The distribution of the binding sites for Kaliotoxin (KTX), a blocker of voltage-dependent K(+) channels, was studied with quantitative autoradiography in adult rat brain and during postnatal brain maturation. Iodinated KTX bound specifically to tissue sections with a high affinity (K(d) = 82 pM) and a maximal binding capacity of 13.4 fmol/mg protein. The distribution of KTX binding sites within the central nervous system was heterogeneous. The highest densities were found in the neocortex, hypothalamus, dentate gyrus, bed nucleus of the stria terminalis, and parabrachial nuclei. The lowest level was observed in the white matter. From postnatal day 5 onward, KTX binding sites were detectable only in the hindbrain. The density of KTX binding sites in whole brain drastically increased after postnatal day 15 to achieve adult levels at postnatal day 60 in the whole brain. Bath application of KTX to Xenopus laevis oocytes blocked recombinant Kv1.3 and Kv1.1 channels potently and Kv1.2 channels less potently, with respective K(d) values of 0.1, 1.5, and 25 nM. KTX affinities for each of these channels expressed in mammalian cells were about 10-fold lower. A comparison of the distribution of KTX binding sites with that of Kv1 channel polypeptides, together with the pharmacology of KTX block, suggests that the principal targets for KTX in rat brain are K(+) channels containing Kv1.1 and Kv1.3 alpha-subunits.

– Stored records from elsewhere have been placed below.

===== /design/flow/run.sh =====
#!/bin/bash
# OpenROAD 26Q1-2900-gdf79404cd8, Yosys 0.63+post, stock flow scripts
make -C /OpenROAD-flow-scripts/flow DESIGN_CONFIG=/design/flow/config.mk WORK_HOME=/design/flow/orfs finish

===== /design/flow/config.mk =====
export PLATFORM = sky130hd
export DESIGN_NAME = Register_File
export DESIGN_NICKNAME = Register_File
export VERILOG_FILES = /design/flow/design.v
export SDC_FILE = /design/flow/constraint.sdc
export NUM_CORES = 4
export LEC_CHECK = 1
export CORE_UTILIZATION = 30

===== /design/flow/constraint.sdc =====
current_design Register_File

set clk_period 4.8
set clk_io_pct 0.2

create_clock -name clk0 -period $clk_period [get_ports {CLK}]

set non_clock_inputs [all_inputs -no_clocks]
set_input_delay [expr $clk_period * $clk_io_pct] -clock clk0 $non_clock_inputs
set_output_delay [expr $clk_period * $clk_io_pct] -clock clk0 [all_outputs]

Synthesis and characterization of kaliotoxin. Is the 26-32 sequence essential for potassium channel recognition?[Pubmed:8253752]
J Biol Chem. 1993 Dec 15;268(35):26302-9.
Kaliotoxin (KTX), a scorpion toxin characterized as a 37-residue inhibitor of the neuronal high conductance Ca(2+)-activated K+ channels (KCa channels), has been chemically synthetized. Differences were observed between natural toxin and the two peptides, KTX(1-37) and KTX(1-37)-amide. Re-examination of the KTX sequence showed that an extra lysine residue was present at the C-terminal end. The 38-residue synthetic peptide was found identical with natural toxin. All three peptides had comparable activities, with LD50 values of 6-9 pmol/mouse after intracerebroventricular injection, and Kd = 2-8 nM for blockage of the whole cell and unitary molluscan KCa currents. Pairing of the disulfide bonds in synthetic KTX corresponded to that in charybdotoxin and iberiotoxin. A competition assay between 125I-KTX(1-37) and different toxins (KTX, dendrotoxin, charybdotoxin, MCD peptide, and iberiotoxin) for binding to rat brain synaptosomal membranes suggested that KTX interacts also with voltage-gated K+ channels. Shorter peptides, KTX(25-35)-amide and KTX(26-32)-amide, expressed no KTX activity, but were able to compete in binding. They were further shown to antagonize KTX in both its toxicity and blocking activity. The (26-32) sequence of KTX, which is a highly conserved region, may contain a low affinity binding subsite essential for potassium channel recognition.